(Collected data)
$ cat config.mk
export PLATFORM = sky130hd
export DESIGN_NAME = spi_pcm_stream_tx
export DESIGN_NICKNAME = d
export VERILOG_FILES = /design/src/rtl/spi_pcm_stream_tx.sv
export SDC_FILE = /design/constraint.sdc
export NUM_CORES = 1
export LEC_CHECK = 0
export ABC_AREA = 1
export BUFFER_PORTS_ARGS = -buffer_cell sky130_fd_sc_hd__buf_4
export CORE_MARGIN = 2
export CORE_UTILIZATION = 65
export DETAILED_ROUTE_END_ITERATION = 7
export PLACE_DENSITY = 0.89
export SYNTH_ARGS = -nofsm -noshare
export SYNTH_HDL_FRONTEND = slang
export SYNTH_SLANG_ARGS = --single-unit
$ cat constraint.sdc
create_clock -name clk -period 3.89 [get_ports clk]
set_clock_uncertainty 0.2 [all_clocks]
set_input_delay 0.1945 -clock clk [delete_from_list [all_inputs] [get_ports clk]]
set_output_delay 0.1945 -clock clk [all_outputs]
set_load 0.01 [all_outputs]
$ cat src/rtl/spi_pcm_stream_tx.sv
// spi_pcm_stream_tx
//   Buffered multi-channel PCM transmitter. The audio pipeline pushes whole
//   frames into a FIFO. An external SPI master (mode 0) clocks the frames
//   out MSB-first on sdo. Consecutive frames stream back to back inside one
//   cs_n assertion. sck and cs_n are asynchronous and are oversampled in clk.
//
// Parameters
//   SAMPLE_W    bits per channel sample
//   CHANNELS    channels per frame (FRAME_W = SAMPLE_W*CHANNELS)
//   FIFO_DEPTH  frames buffered (power of two, >= 2)
//
// Configuration macro
//   PCM_PARITY_EN  when defined, an even-parity bit (XOR of all FRAME_W data
//                  bits) follows the last LSB of every frame.
//
// Ports
//   clk, reset_n            system clock, asynchronous active-low reset
//   sck, cs_n               SPI clock / chip select from the master (async)
//   sdo                     serial data to the master
//   sample_valid/ready/data frame input; ch0 sits in sample_data[SAMPLE_W-1:0]
//   fifo_level              frames currently queued
//   underrun, underrun_clr  sticky empty-pop flag and its synchronous clear
//   frame_active            high while the shifter is in SHIFT
//
// Handshake: a frame is accepted on a rising clk edge where sample_valid and
// sample_ready are both high; sample_ready depends only on fifo_level.
module spi_pcm_stream_tx #(
  parameter int SAMPLE_W   = 16,
  parameter int CHANNELS   = 2,
  parameter int FIFO_DEPTH = 4,
  localparam int FRAME_W   = SAMPLE_W * CHANNELS,
  localparam int LVL_W     = $clog2(FIFO_DEPTH + 1)
) (
  input  logic               clk,
  input  logic               reset_n,
  input  logic               sck,
  input  logic               cs_n,
  output logic               sdo,
  input  logic               sample_valid,
  output logic               sample_ready,
  input  logic [FRAME_W-1:0] sample_data,
  output logic [LVL_W-1:0]   fifo_level,
  output logic               underrun,
  input  logic               underrun_clr,
  output logic               frame_active
);

`ifdef PCM_PARITY_EN
  localparam int FRAME_BITS = FRAME_W + 1;
`else
  localparam int FRAME_BITS = FRAME_W;
`endif
  localparam int PTR_W = $clog2(FIFO_DEPTH);
  localparam int CNT_W = $clog2(FRAME_BITS);
  localparam logic [CNT_W-1:0] LAST_BIT = CNT_W'(FRAME_BITS - 1);

  typedef enum logic [1:0] {IDLE, LOAD, SHIFT} state_t;

  state_t                  state, state_d;
  logic [FRAME_BITS-1:0]   shreg, shreg_d;
  logic [CNT_W-1:0]        bit_cnt, bit_cnt_d;
  logic                    pop_req;

  // Synchronisers: meta -> s (synchronised) -> d (previous, for edges).
  logic sck_meta, sck_s, sck_d;
  logic cs_meta, cs_s, cs_d;

  always_ff @(posedge clk or negedge reset_n) begin
    if (!reset_n) begin
      sck_meta <= 1'b0;
      sck_s    <= 1'b0;
      sck_d    <= 1'b0;
      cs_meta  <= 1'b1;
      cs_s     <= 1'b1;
      cs_d     <= 1'b1;
    end else begin
      sck_meta <= sck;
      sck_s    <= sck_meta;
      sck_d    <= sck_s;
      cs_meta  <= cs_n;
      cs_s     <= cs_meta;
      cs_d     <= cs_s;
    end
  end

  logic sck_fall, cs_fall, cs_rise;
  assign sck_fall = sck_d & ~sck_s;
  assign cs_fall  = cs_d & ~cs_s;
  assign cs_rise  = ~cs_d & cs_s;

  // ---------------- FIFO ----------------
  logic [FRAME_W-1:0] mem [FIFO_DEPTH];
  logic [PTR_W-1:0]   wr_ptr, rd_ptr;
  logic               fifo_empty, push, pop, underrun_set;

  assign sample_ready = (fifo_level < LVL_W'(FIFO_DEPTH));
  assign fifo_empty   = (fifo_level == '0);
  assign push         = sample_valid & sample_ready;
  // An empty pop does not consume a frame pushed in the same cycle.
  assign pop          = pop_req & ~fifo_empty;
  assign underrun_set = pop_req & fifo_empty;

  always_ff @(posedge clk) begin
    if (push) mem[wr_ptr] <= sample_data;
  end

  always_ff @(posedge clk or negedge reset_n) begin
    if (!reset_n) begin
      wr_ptr     <= '0;
      rd_ptr     <= '0;
      fifo_level <= '0;
      underrun   <= 1'b0;
    end else begin
      if (push) wr_ptr <= wr_ptr + PTR_W'(1);
      if (pop)  rd_ptr <= rd_ptr + PTR_W'(1);
      case ({push, pop})
        2'b10:   fifo_level <= fifo_level + LVL_W'(1);
        2'b01:   fifo_level <= fifo_level - LVL_W'(1);
        default: fifo_level <= fifo_level;
      endcase
      if (underrun_set)      underrun <= 1'b1;
      else if (underrun_clr) underrun <= 1'b0;
    end
  end

  // Head frame rearranged into transmit order: ch0 occupies the top slice so
  // a plain MSB-first shift emits ch0 MSB..LSB, then ch1, and so on.
  logic [FRAME_W-1:0]    head_ser;
  logic [FRAME_BITS-1:0] load_word;

  always_comb begin
    head_ser = '0;
    for (int c = 0; c < CHANNELS; c++) begin
      head_ser[FRAME_W-1-c*SAMPLE_W -: SAMPLE_W] = mem[rd_ptr][c*SAMPLE_W +: SAMPLE_W];
    end
  end

`ifdef PCM_PARITY_EN
  assign load_word = fifo_empty ? '0 : {head_ser, ^head_ser};
`else
  assign load_word = fifo_empty ? '0 : head_ser;
`endif

  // ---------------- Shifter FSM ----------------
  always_ff @(posedge clk or negedge reset_n) begin
    if (!reset_n) begin
      state   <= IDLE;
      shreg   <= '0;
      bit_cnt <= '0;
    end else begin
      state   <= state_d;
      shreg   <= shreg_d;
      bit_cnt <= bit_cnt_d;
    end
  end

  always_comb begin
    state_d   = state;
    shreg_d   = shreg;
    bit_cnt_d = bit_cnt;
    pop_req   = 1'b0;
    if (cs_rise) begin
      // Deselect aborts whatever is in flight; the partial frame is dropped.
      state_d   = IDLE;
      shreg_d   = '0;
      bit_cnt_d = '0;
    end else begin
      case (state)
        IDLE: begin
          shreg_d   = '0;
          bit_cnt_d = '0;
          if (cs_fall) state_d = LOAD;
        end
        LOAD: begin
          pop_req   = 1'b1;
          shreg_d   = load_word;
          bit_cnt_d = '0;
          state_d   = SHIFT;
        end
        SHIFT: begin
          if (sck_fall) begin
            if (bit_cnt == LAST_BIT) begin
              // Next frame follows immediately with no gap bit.
              pop_req   = 1'b1;
              shreg_d   = load_word;
              bit_cnt_d = '0;
            end else begin
              shreg_d   = {shreg[FRAME_BITS-2:0], 1'b0};
              bit_cnt_d = bit_cnt + CNT_W'(1);
            end
          end
        end
        default: begin
          state_d   = IDLE;
          shreg_d   = '0;
          bit_cnt_d = '0;
        end
      endcase
    end
  end

  assign sdo          = shreg[FRAME_BITS-1];
  assign frame_active = (state == SHIFT);

endmodule
==> src/rtl/sram_mem_ctrl_if.sv <==
// Bus bundle between the MEM-stage pipeline and the data-memory controller,
// including the pin-level signals toward the external asynchronous SRAM.
interface sram_mem_ctrl_if #(
  parameter int unsigned ADDR_W = 18
);
  logic              Mem_R_En;
  logic              Mem_W_En;
  logic [31:0]       Addr;
  logic [31:0]       Wr_Data;
  logic [31:0]       Rd_Data;
  logic              Ready;
  logic [ADDR_W-1:0] SRAM_Addr;
  logic [15:0]       SRAM_Dout;
  logic [15:0]       SRAM_Din;
  logic              SRAM_DQ_Oe;
  logic              SRAM_WE_N;

  modport slave (
    input  Mem_R_En, Mem_W_En, Addr, Wr_Data, SRAM_Din,
    output Rd_Data, Ready, SRAM_Addr, SRAM_Dout, SRAM_DQ_Oe, SRAM_WE_N
  );

  modport master (
    output Mem_R_En, Mem_W_En, Addr, Wr_Data, SRAM_Din,
    input  Rd_Data, Ready, SRAM_Addr, SRAM_Dout, SRAM_DQ_Oe, SRAM_WE_N
  );
endinterface

==> src/rtl/sram_mem_ctrl.sv <==
// MEM-stage data-memory controller: splits each 32-bit load/store into two
// 16-bit asynchronous SRAM accesses and holds Ready low until it completes.
module sram_mem_ctrl #(
  parameter logic [31:0] BASE_ADDR = 32'd1024,
  parameter int unsigned ADDR_W    = 18,
  parameter int unsigned WAIT      = 2
) (
  input  logic           clk,
  input  logic           rst,
  sram_mem_ctrl_if.slave bus
);
  localparam int unsigned      IDX_W    = ADDR_W - 1;
  localparam int unsigned      CNT_W    = (WAIT > 2) ? $clog2(WAIT) : 1;
  localparam logic [CNT_W-1:0] CNT_LAST = CNT_W'(WAIT - 1);

  typedef enum logic [1:0] {IDLE, LO, HI, DONE} state_t;

  state_t            state;
  logic [CNT_W-1:0]  cnt;
  logic [IDX_W-1:0]  idx;
  logic [31:0]       data;
  logic              wr;
  logic [31:0]       rd_data;
  logic [ADDR_W-1:0] sram_addr;
  logic [15:0]       sram_dout;
  logic              sram_oe;
  logic              sram_we_n;

  logic              req;
  logic [IDX_W-1:0]  req_idx;
  logic [CNT_W-1:0]  cnt_inc;
  logic              half_last;

  assign req       = bus.Mem_R_En | bus.Mem_W_En;
  assign req_idx   = IDX_W'((bus.Addr - BASE_ADDR) >> 2);
  assign cnt_inc   = cnt + CNT_W'(1);
  assign half_last = (cnt == CNT_LAST);

  // Freeze begins in the same cycle a request appears; release in DONE.
  assign bus.Ready      = ((state == IDLE) && !req) || (state == DONE);
  assign bus.Rd_Data    = rd_data;
  assign bus.SRAM_Addr  = sram_addr;
  assign bus.SRAM_Dout  = sram_dout;
  assign bus.SRAM_DQ_Oe = sram_oe;
  assign bus.SRAM_WE_N  = sram_we_n;

  // SRAM pin values are loaded one edge ahead so they are registered yet
  // valid for the whole cycle they belong to.
  always_ff @(posedge clk or negedge rst) begin
    if (!rst) begin
      state     <= IDLE;
      cnt       <= '0;
      idx       <= '0;
      data      <= '0;
      wr        <= 1'b0;
      rd_data   <= '0;
      sram_addr <= '0;
      sram_dout <= '0;
      sram_oe   <= 1'b0;
      sram_we_n <= 1'b1;
    end else begin
      case (state)
        IDLE: begin
          if (req) begin
            idx       <= req_idx;
            data      <= bus.Wr_Data;
            wr        <= bus.Mem_W_En;
            cnt       <= '0;
            sram_addr <= {req_idx, 1'b0};
            sram_dout <= bus.Wr_Data[15:0];
            sram_oe   <= bus.Mem_W_En;
            sram_we_n <= !bus.Mem_W_En;
            state     <= LO;
          end
        end
        LO: begin
          if (half_last) begin
            if (!wr) rd_data[15:0] <= bus.SRAM_Din;
            cnt       <= '0;
            sram_addr <= {idx, 1'b1};
            sram_dout <= data[31:16];
            sram_we_n <= !wr;
            state     <= HI;
          end else begin
            cnt       <= cnt_inc;
            sram_we_n <= !(wr && (cnt_inc != CNT_LAST));
          end
        end
        HI: begin
          if (half_last) begin
            if (!wr) rd_data[31:16] <= bus.SRAM_Din;
            cnt       <= '0;
            sram_oe   <= 1'b0;
            sram_we_n <= 1'b1;
            state     <= DONE;
          end else begin
            cnt       <= cnt_inc;
            sram_we_n <= !(wr && (cnt_inc != CNT_LAST));
          end
        end
        DONE: state <= IDLE;
        default: state <= IDLE;
      endcase
    end
  end
endmodule

==> src/flat_wrapper.sv <==
// flat-port wrapper written by rule: the top's interface ports become plain ports
module sram_mem_ctrl_flat 
#(
  parameter logic [31:0] BASE_ADDR = 32'd1024,
  parameter int unsigned ADDR_W    = 18,
  parameter int unsigned WAIT      = 2
)
  (clk, rst, bus_Mem_R_En, bus_Mem_W_En, bus_Addr, bus_Wr_Data, bus_SRAM_Din, bus_Rd_Data, bus_Ready, bus_SRAM_Addr, bus_SRAM_Dout, bus_SRAM_DQ_Oe, bus_SRAM_WE_N);
  sram_mem_ctrl_if #(.ADDR_W(ADDR_W)) bus_i ();
  input  logic clk;
  input  logic rst;
  input wire logic [$bits(bus_i.Mem_R_En)-1:0] bus_Mem_R_En;
  input wire logic [$bits(bus_i.Mem_W_En)-1:0] bus_Mem_W_En;
  input wire logic [$bits(bus_i.Addr)-1:0] bus_Addr;
  input wire logic [$bits(bus_i.Wr_Data)-1:0] bus_Wr_Data;
  input wire logic [$bits(bus_i.SRAM_Din)-1:0] bus_SRAM_Din;
  output wire logic [$bits(bus_i.Rd_Data)-1:0] bus_Rd_Data;
  output wire logic [$bits(bus_i.Ready)-1:0] bus_Ready;
  output wire logic [$bits(bus_i.SRAM_Addr)-1:0] bus_SRAM_Addr;
  output wire logic [$bits(bus_i.SRAM_Dout)-1:0] bus_SRAM_Dout;
  output wire logic [$bits(bus_i.SRAM_DQ_Oe)-1:0] bus_SRAM_DQ_Oe;
  output wire logic [$bits(bus_i.SRAM_WE_N)-1:0] bus_SRAM_WE_N;
  assign bus_i.Mem_R_En = bus_Mem_R_En;
  assign bus_i.Mem_W_En = bus_Mem_W_En;
  assign bus_i.Addr = bus_Addr;
  assign bus_i.Wr_Data = bus_Wr_Data;
  assign bus_i.SRAM_Din = bus_SRAM_Din;
  assign bus_Rd_Data = bus_i.Rd_Data;
  assign bus_Ready = bus_i.Ready;
  assign bus_SRAM_Addr = bus_i.SRAM_Addr;
  assign bus_SRAM_Dout = bus_i.SRAM_Dout;
  assign bus_SRAM_DQ_Oe = bus_i.SRAM_DQ_Oe;
  assign bus_SRAM_WE_N = bus_i.SRAM_WE_N;
  sram_mem_ctrl #(.BASE_ADDR(BASE_ADDR), .ADDR_W(ADDR_W), .WAIT(WAIT)) u_core (.clk(clk), .rst(rst), .bus(bus_i));
endmodule
==> config.mk <==
export PLATFORM = sky130hd
export DESIGN_NAME = sram_mem_ctrl_flat
export DESIGN_NICKNAME = d
export VERILOG_FILES = /design/src/rtl/sram_mem_ctrl_if.sv /design/src/rtl/sram_mem_ctrl.sv /design/src/flat_wrapper.sv
export SDC_FILE = /design/constraint.sdc
export NUM_CORES = 1
export LEC_CHECK = 0
export CORE_MARGIN = 5
export CORE_UTILIZATION = 45
export DETAILED_ROUTE_END_ITERATION = 8
export GPL_ROUTABILITY_DRIVEN = 0
export PLACE_DENSITY_LB_ADDON = 0.1
export SYNTH_ARGS = -nofsm -noshare
export SYNTH_HDL_FRONTEND = slang
export SYNTH_SLANG_ARGS = --single-unit
==> constraint.sdc <==
create_clock -name clk -period 2.5 [get_ports clk]
set_clock_uncertainty 0.05 [all_clocks]
set_input_delay 0.375 -clock clk [delete_from_list [all_inputs] [get_ports clk]]
set_output_delay 0.375 -clock clk [all_outputs]
set_load 0.03 [all_outputs]
## Yosys cells after proc, flatten, opt, wreduce, memory -nomap -nowiden

Index checks and enable logic that the tools add are counted.

| storage, ports and cells | value |
|---|---|
| register bits | 121 |
| latch bits | 0 |
| RAM bits | 0 |
| memory bits (read-only) | 0 |
| input port bits | 84 |
| output and inout port bits | 69 |
| word-level logic and storage cells | 63 |
| memories | 0 |

| operators by class | value |
|---|---|
| add/subtract/negate cells | 2 |
| multiply operators | 0 |
| divide/modulo/power cells | 0 |
| $lt $le $gt $ge | 0 |
| eq/ne operators | 6 |
| shift-type cells | 0 |
| mux-type cells | 20 |
| bitwise operators | 3 |
| reductions and logical operators | 21 |

Operators by type and width:

| cell | number |
|---|---|
| 18-bit 2-to-1 mux | 2 |
| 18-bit case mux with 2 select lines | 1 |
| 16-bit 2-to-1 mux | 2 |
| 16-bit case mux with 2 select lines | 1 |
| 19-bit by 11-bit subtractor with 19-bit output (second input constant) | 1 |
| 3-bit AND reduction | 5 |
| 2-bit case mux with 4 select lines | 1 |
| 1-bit 2-to-1 mux | 7 |
| 2-bit 2-to-1 mux | 3 |
| 2-bit by 1-bit inequality test with 1-bit output (second input constant) | 3 |
| 2-bit AND reduction | 3 |
| 2-bit nonzero test | 3 |
| 2-bit == test (second input constant) | 2 |
| 1-bit zero test | 4 |
| 1-bit case mux with 2 select lines | 2 |
| 1-bit case mux with 3 select lines | 1 |
| 3-bit nonzero test | 1 |
| 2-bit by 1-bit == test with 1-bit output (second input constant) | 1 |
| 1-bit logical AND | 2 |
| 2-bit zero test | 1 |
| 1-bit NOT | 2 |
| 2-bit OR reduction | 1 |
| 1-bit adder (second input constant) | 1 |
| 1-bit logical OR | 1 |
| 1-bit bitwise OR | 1 |

## Depth between registers and ports, before layout

Gate-level depths: netlist of the first run.

| depth | value |
|---|---|
| depth after elaboration | 6 |
| mapped depth | 9 |
| mapped depth without buffers | 6 |

## Worst setup path before layout of the first run

OpenSTA, ideal clock, no wires.

| timing path | value |
|---|---|
| kind | register to output |
| from | register u_core.state[0] |
| to | output bus_Ready |
| arrival | 1520 ps |
| required time | 2075 ps |
| slack | 555 ps |
| cell stages (with the launch flop) | 7 |
| path buffers | 2 |
| cells stage by stage | dfrtp_1 -> inv_1 -> ha_1 -> buf_4 -> or3b_1 -> buf_2 -> nand2b_1 |

| between the ends | value |
|---|---|
| longest elaborated chain between the ends | 3 |
| elaborated cells on any way between the ends | 4 |
| those cells by class | eq/ne: 1; reduce/logical: 3 |

RTL lines:

| element | line | source |
|---|---|---|
| from (decl) | sram_mem_ctrl.sv:18 | `state_t state;` |
| from (signal assigned) | sram_mem_ctrl.sv:51 | `state <= IDLE;` |
| from (signal assigned) | sram_mem_ctrl.sv:73 | `state <= LO;` |
| from (signal assigned) | sram_mem_ctrl.sv:83 | `state <= HI;` |
| 2-bit zero test | sram_mem_ctrl.sv:40 | `assign bus.Ready = ((state == IDLE) && !req) \|\| (state == DONE);` |
| 1-bit logical AND | sram_mem_ctrl.sv:40 |  |
| 1-bit logical OR (*) | sram_mem_ctrl.sv:40 |  |
| to (decl) | flat_wrapper.sv:18 | `output wire logic [$bits(bus_i.Ready)-1:0] bus_Ready;` |

Mark *: on every way between the ends. The rest lies on a longest branch, timed or not.

## Worst setup path in the final report of the first run

| timing path | value |
|---|---|
| from | register u_core.state[1] |
| to | output bus_Ready |

Same word-level chain as after synthesis.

**Problem**
Taking the records from the top, repeat each line exactly until you have repeated the line that contains "export ABC_AREA = 1".

**Task answer**
$ cat config.mk
export PLATFORM = sky130hd
export DESIGN_NAME = spi_pcm_stream_tx
export DESIGN_NICKNAME = d
export VERILOG_FILES = /design/src/rtl/spi_pcm_stream_tx.sv
export SDC_FILE = /design/constraint.sdc
export NUM_CORES = 1
export LEC_CHECK = 0
export ABC_AREA = 1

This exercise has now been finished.